• _About this exercise_: Copy out the entries below exactly as they stand, but only from the line containing "synthesis.area_um2 = 3300" through the line containing "post-cts-setup-buffers = 0".

• _Information provided_:

## config.mk

```make
export PLATFORM = sky130hd
export DESIGN_NAME = load_bin
export DESIGN_NICKNAME = d
export VERILOG_FILES = /design/src/rtl/load_bin.sv
export SDC_FILE = /design/constraint.sdc
export NUM_CORES = 1
export LEC_CHECK = 0
export CAP_MARGIN = 20
export CORE_AREA = 2 2 99 101
export CTS_BUF_LIST = sky130_fd_sc_hd__clkbuf_8
export DETAILED_ROUTE_END_ITERATION = 7
export DIE_AREA = 0 0 101 103
export GPL_TIMING_DRIVEN = 0
export PLACE_DENSITY = 0.86
export SLEW_MARGIN = 5
export SYNTH_ARGS = -nofsm -noshare
export SYNTH_HDL_FRONTEND = slang
export SYNTH_SLANG_ARGS = --single-unit
```

## constraint.sdc

```tcl
create_clock -name clk -period 6.9 [get_ports clk]
set_input_delay 1.38 -clock clk [delete_from_list [all_inputs] [get_ports clk]]
set_output_delay 1.38 -clock clk [all_outputs]
set_load 0.01 [all_outputs]
```

## src/rtl/load_bin.sv

```systemverilog
// load_bin: copies one bin of clauses, variable states and level states from
// four read RAMs (1-cycle latency) into the SAT engine's slot registers.
// The load runs as a fixed sequence LOAD_C -> LOAD_V -> LOAD_L -> DONE, and
// each write strobe is one-hot.
// Optional feature: define LOAD_BIN_ZERO_EMPTY_VAR_EN to force var_state_o to 0
// for slots whose global variable id is 0 (an empty slot).
module load_bin #(
    parameter int NUM_CLAUSES_A_BIN = 8,
    parameter int NUM_VARS_A_BIN    = 8,
    parameter int NUM_LVLS_A_BIN    = 8,
    parameter int WIDTH_CLAUSES     = NUM_VARS_A_BIN * 2,
    parameter int WIDTH_VARS        = 12,
    parameter int WIDTH_LVL         = 16,
    parameter int WIDTH_BIN_ID      = 10,
    parameter int WIDTH_STATES      = 30,
    parameter int ADDR_WIDTH        = 9
) (
    input  logic                         clk,
    input  logic                         rst,
    input  logic                         start_load,
    input  logic [WIDTH_BIN_ID-1:0]      request_bin_num_i,
    input  logic [WIDTH_LVL-1:0]         base_lvl_i,
    output logic                         busy_o,
    output logic                         done_load,
    output logic [ADDR_WIDTH-1:0]        ram_addr_c_o,
    input  logic [WIDTH_CLAUSES-1:0]     ram_data_c_i,
    output logic [ADDR_WIDTH-1:0]        ram_addr_v_o,
    input  logic [WIDTH_VARS-1:0]        ram_data_v_i,
    output logic [ADDR_WIDTH-1:0]        ram_addr_v_state_o,
    input  logic [WIDTH_STATES-1:0]      ram_data_v_state_i,
    output logic [ADDR_WIDTH-1:0]        ram_addr_l_state_o,
    input  logic [WIDTH_STATES-1:0]      ram_data_l_state_i,
    output logic [NUM_CLAUSES_A_BIN-1:0] wr_carray_o,
    output logic [WIDTH_CLAUSES-1:0]     clause_o,
    output logic [NUM_VARS_A_BIN-1:0]    wr_var_states_o,
    output logic [WIDTH_STATES-1:0]      var_state_o,
    output logic [NUM_LVLS_A_BIN-1:0]    wr_lvl_states_o,
    output logic [WIDTH_STATES-1:0]      lvl_state_o
);

`ifdef LOAD_BIN_ZERO_EMPTY_VAR_EN
    localparam bit ZERO_EMPTY = 1'b1;
`else
    localparam bit ZERO_EMPTY = 1'b0;
`endif

    // Slot counter width; wide enough for any realistic bin size.
    localparam int CNT_W = 8;

    typedef enum logic [2:0] {IDLE, LOAD_C, LOAD_V, LOAD_L, DONE} state_e;

    state_e            state_q, state_d;
    logic [CNT_W-1:0]  cnt_q, cnt_d;
    logic [WIDTH_BIN_ID-1:0] bin_q, bin_d;
    logic [WIDTH_LVL-1:0]    base_q, base_d;
    // Pipeline tags that follow the RAM read latency: each stage carries a valid bit and the slot index.
    logic              c_vld_q, c_vld_d;
    logic [CNT_W-1:0]  c_idx_q, c_idx_d;
    logic              v1_vld_q, v1_vld_d;
    logic [CNT_W-1:0]  v1_idx_q, v1_idx_d;
    logic              v2_vld_q, v2_vld_d;
    logic [CNT_W-1:0]  v2_idx_q, v2_idx_d;
    logic              v2_zero_q, v2_zero_d;
    logic              l_vld_q, l_vld_d;
    logic [CNT_W-1:0]  l_idx_q, l_idx_d;
    logic              done_q, done_d;

    // Next-state, slot counter, request capture and pipeline tag advance.
    always_comb begin
        // NOTE: every signal gets a default first, so no path through the case can infer a latch.
        state_d   = state_q;
        cnt_d     = cnt_q;
        bin_d     = bin_q;
        base_d    = base_q;
        c_vld_d   = 1'b0;
        c_idx_d   = cnt_q;
        v1_vld_d  = 1'b0;
        v1_idx_d  = cnt_q;
        v2_vld_d  = v1_vld_q;
        v2_idx_d  = v1_idx_q;
        v2_zero_d = v1_vld_q & ~|ram_data_v_i;
        l_vld_d   = 1'b0;
        l_idx_d   = cnt_q;
        done_d    = 1'b0;
        unique case (state_q)
            IDLE: begin
                if (start_load) begin
                    state_d = LOAD_C;
                    cnt_d   = '0;
                    bin_d   = request_bin_num_i;
                    base_d  = base_lvl_i;
                end
            end
            LOAD_C: begin
                c_vld_d = 1'b1;
                if (cnt_q == CNT_W'(NUM_CLAUSES_A_BIN - 1)) begin
                    cnt_d   = '0;
                    state_d = LOAD_V;
                end else begin
                    cnt_d = cnt_q + 1'b1;
                end
            end
            LOAD_V: begin
                v1_vld_d = 1'b1;
                if (cnt_q == CNT_W'(NUM_VARS_A_BIN - 1)) begin
                    cnt_d   = '0;
                    state_d = LOAD_L;
                end else begin
                    cnt_d = cnt_q + 1'b1;
                end
            end
            LOAD_L: begin
                l_vld_d = 1'b1;
                if (cnt_q == CNT_W'(NUM_LVLS_A_BIN - 1)) begin
                    cnt_d   = '0;
                    state_d = DONE;
                end else begin
                    cnt_d = cnt_q + 1'b1;
                end
            end
            DONE: begin
                state_d = IDLE;
                done_d  = 1'b1;
            end
            default: state_d = IDLE;
        endcase
    end

    // State register; reset aborts any load in progress and clears every captured value.
    always_ff @(posedge clk or negedge rst) begin
        if (!rst) begin
            state_q   <= IDLE;
            cnt_q     <= '0;
            bin_q     <= '0;
            base_q    <= '0;
            c_vld_q   <= 1'b0;
            c_idx_q   <= '0;
            v1_vld_q  <= 1'b0;
            v1_idx_q  <= '0;
            v2_vld_q  <= 1'b0;
            v2_idx_q  <= '0;
            v2_zero_q <= 1'b0;
            l_vld_q   <= 1'b0;
            l_idx_q   <= '0;
            done_q    <= 1'b0;
        end else begin
            // NOTE: non-blocking assignments let every flop sample the pre-edge values of the others.
            state_q   <= state_d;
            cnt_q     <= cnt_d;
            bin_q     <= bin_d;
            base_q    <= base_d;
            c_vld_q   <= c_vld_d;
            c_idx_q   <= c_idx_d;
            v1_vld_q  <= v1_vld_d;
            v1_idx_q  <= v1_idx_d;
            v2_vld_q  <= v2_vld_d;
            v2_idx_q  <= v2_idx_d;
            v2_zero_q <= v2_zero_d;
            l_vld_q   <= l_vld_d;
            l_idx_q   <= l_idx_d;
            done_q    <= done_d;
        end
    end

    // Outputs: addresses come from state and counter, strobes and data from the pipeline tags; all are zero when inactive.
    always_comb begin
        busy_o             = (state_q != IDLE);
        done_load          = done_q;
        ram_addr_c_o       = '0;
        ram_addr_v_o       = '0;
        ram_addr_v_state_o = '0;
        ram_addr_l_state_o = '0;
        wr_carray_o        = '0;
        clause_o           = '0;
        wr_var_states_o    = '0;
        var_state_o        = '0;
        wr_lvl_states_o    = '0;
        lvl_state_o        = '0;
        if (state_q == LOAD_C)
            ram_addr_c_o = ADDR_WIDTH'(int'(bin_q) * NUM_CLAUSES_A_BIN + int'(cnt_q));
        if (state_q == LOAD_V)
            ram_addr_v_o = ADDR_WIDTH'(int'(bin_q) * NUM_VARS_A_BIN + int'(cnt_q));
        if (state_q == LOAD_L)
            ram_addr_l_state_o = ADDR_WIDTH'(base_q + WIDTH_LVL'(cnt_q));
        if (c_vld_q) begin
            wr_carray_o = NUM_CLAUSES_A_BIN'(1) << c_idx_q;
            clause_o    = ram_data_c_i;
        end
        if (v1_vld_q)
            ram_addr_v_state_o = ram_data_v_i[ADDR_WIDTH-1:0];
        if (v2_vld_q) begin
            wr_var_states_o = NUM_VARS_A_BIN'(1) << v2_idx_q;
            var_state_o     = (ZERO_EMPTY && v2_zero_q) ? '0 : ram_data_v_state_i;
        end
        if (l_vld_q) begin
            wr_lvl_states_o = NUM_LVLS_A_BIN'(1) << l_idx_q;
            lvl_state_o     = ram_data_l_state_i;
        end
    end

endmodule
```

==> results.toml, run 1 <==
[status]
outcome = "finished clean"

[synthesis]
synthFlopType = "dfrtp_1"
async_reset_ff_frac = 1.00
synth.avg_cell_area_um2 = 9.07
synth_edf_count = 0
synth_area_leader_cell = "dfrtp_1"
synthCells = 364
yosysUniqueCellTypes = 49
synthesis.area_um2 = 3300
yosys.area.top_type_share = 0.356
yosysSeqAreaShare = 0.356
ys_top_cells_by_area = "dfrtp_1 (36%), and2_1 (18%), ha_1 (5.3%), nor2_1 (4.9%), mux2_4 (4.5%)"
synth_common_cells = "and2_1 (94), dfrtp_1 (47), nor2_1 (43)"
syn-num-nets = 497
ys_ff_latch = 47
ys.warnings.count = 0
synth.most_common_cell = "and2_1"

[placement]
io_buffers = 240
gp_congestion = 0.966
place.detailed.hpwl_mm = 9.49
place_area_um2 = 5870

[cts]
clk_latency_ns = 0.30
post-cts-setup-buffers = 0
clock_tree.root_cell = "clkbuf_8"
htreeDepth = 2
cts-hold-fix-buffers = 0
cts_tree = "built"
clockBufferDepth = 2
clk_pin_slew_ns = 0.09
cts.repair.resized = 0
clock_sinks = 47
cts_made_buffers = 5

[detailed_routing]
drc_errors = 0
final_antenna_net_count = 0
dr.pass1.iters = 4
viasPerCell = 4.91
vias = 3572
drt-initial-drc-count = 108
drt_wl_total_mm = 11.6
wire_per_inst_um = 16.0

[timing]
fin_crit_sh = 0.640
slew_viol_final = 0
fmax_mhz = 227
max-slew-margin-rel = 0.628
rsz0062_at_grt = "no"
worst_pin_slew_ns = 0.558
tns_ns = 0
setup_viol = 0
fin_skew_ns = 0.0119
hold_viol_final = 0
finalCriticalPeriod_ns = 4.41

[cells_and_area]
area.growth.synth_to_final_pct = 81.3
final_nets = 745
final_cell_area_um2 = 5980
drive_above_1_share = 0.0669
diodes = 0

[worst_setup_path]
end_kind = "output pin"
endpoint = "ram_addr_l_state_o[8]"
r2r_cells = 6
r2r_setup_slack_ns = 4.93
arrival_ns = 3.03
rr_startpoint = "c_idx_d[1]"
path_class = "reg -> out"
cp.required_ns = 5.52
cp-start-kind = "flip-flop"
crit_fanout = 9
cp-startpoint = "c_idx_d[0]"
r2r-end = "c_idx_d[4]"

[pwr]
leakage_uw = 0.00249
vdd_drop_max_v = 0.000161
powerDensity_nw_per_um2 = 102

[floorplan]
die_area_um2 = 10400
core_area_um2 = 9460
die_h_um = 103
num_rows = 36
floorplan.initialDensity = 0.349
die_w_um = 101
io_pins = 255

[grt]
grt_pass1_vias = 3340
antenna_found_initial = 0
grt.total_usage = 0.207
grt_overflow = 0
grt_max_degree = 27
grt_pass1_wl_mm = 17.0

[min_path]
hold_path.class = "reg -> reg"

[flow_run]
cap_violations = 0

• _Solution_:
synthesis.area_um2 = 3300
yosys.area.top_type_share = 0.356
yosysSeqAreaShare = 0.356
ys_top_cells_by_area = "dfrtp_1 (36%), and2_1 (18%), ha_1 (5.3%), nor2_1 (4.9%), mux2_4 (4.5%)"
synth_common_cells = "and2_1 (94), dfrtp_1 (47), nor2_1 (43)"
syn-num-nets = 497
ys_ff_latch = 47
ys.warnings.count = 0
synth.most_common_cell = "and2_1"

[placement]
io_buffers = 240
gp_congestion = 0.966
place.detailed.hpwl_mm = 9.49
place_area_um2 = 5870

[cts]
clk_latency_ns = 0.30
post-cts-setup-buffers = 0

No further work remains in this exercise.